Whereas Claude Code, same difference but much faster, much more iteration focused, because it can just go update its own instructions. So I’ll say, “Hey Claude, the newsletter looks really good. Subject lines are super weak. You messed up the formatting on this, and I don’t like the HTML you’ve layered in for whatever section.” It will go update the skill accordingly. It’ll go update it, run another one, we’re done.

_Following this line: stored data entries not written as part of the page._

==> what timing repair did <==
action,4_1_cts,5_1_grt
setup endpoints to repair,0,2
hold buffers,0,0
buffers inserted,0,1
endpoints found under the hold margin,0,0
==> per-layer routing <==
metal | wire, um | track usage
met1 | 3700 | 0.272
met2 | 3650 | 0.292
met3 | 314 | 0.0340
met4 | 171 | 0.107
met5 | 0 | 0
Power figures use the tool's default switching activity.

So we’re cutting out a lot of the steps, a lot of the back and forth. I don’t know about you, but I have tons of GPTs and Gems – awesome stuff – but I find myself like I’m in Minority Report with all these browser windows, chatting between stuff, copying, pasting all the time. Claude Code doesn’t get rid of all that, but because it is able to go use files and update its own documents based on your feedback, I just find it can be much faster, much more robust as building on top of the architecture you’ve already got.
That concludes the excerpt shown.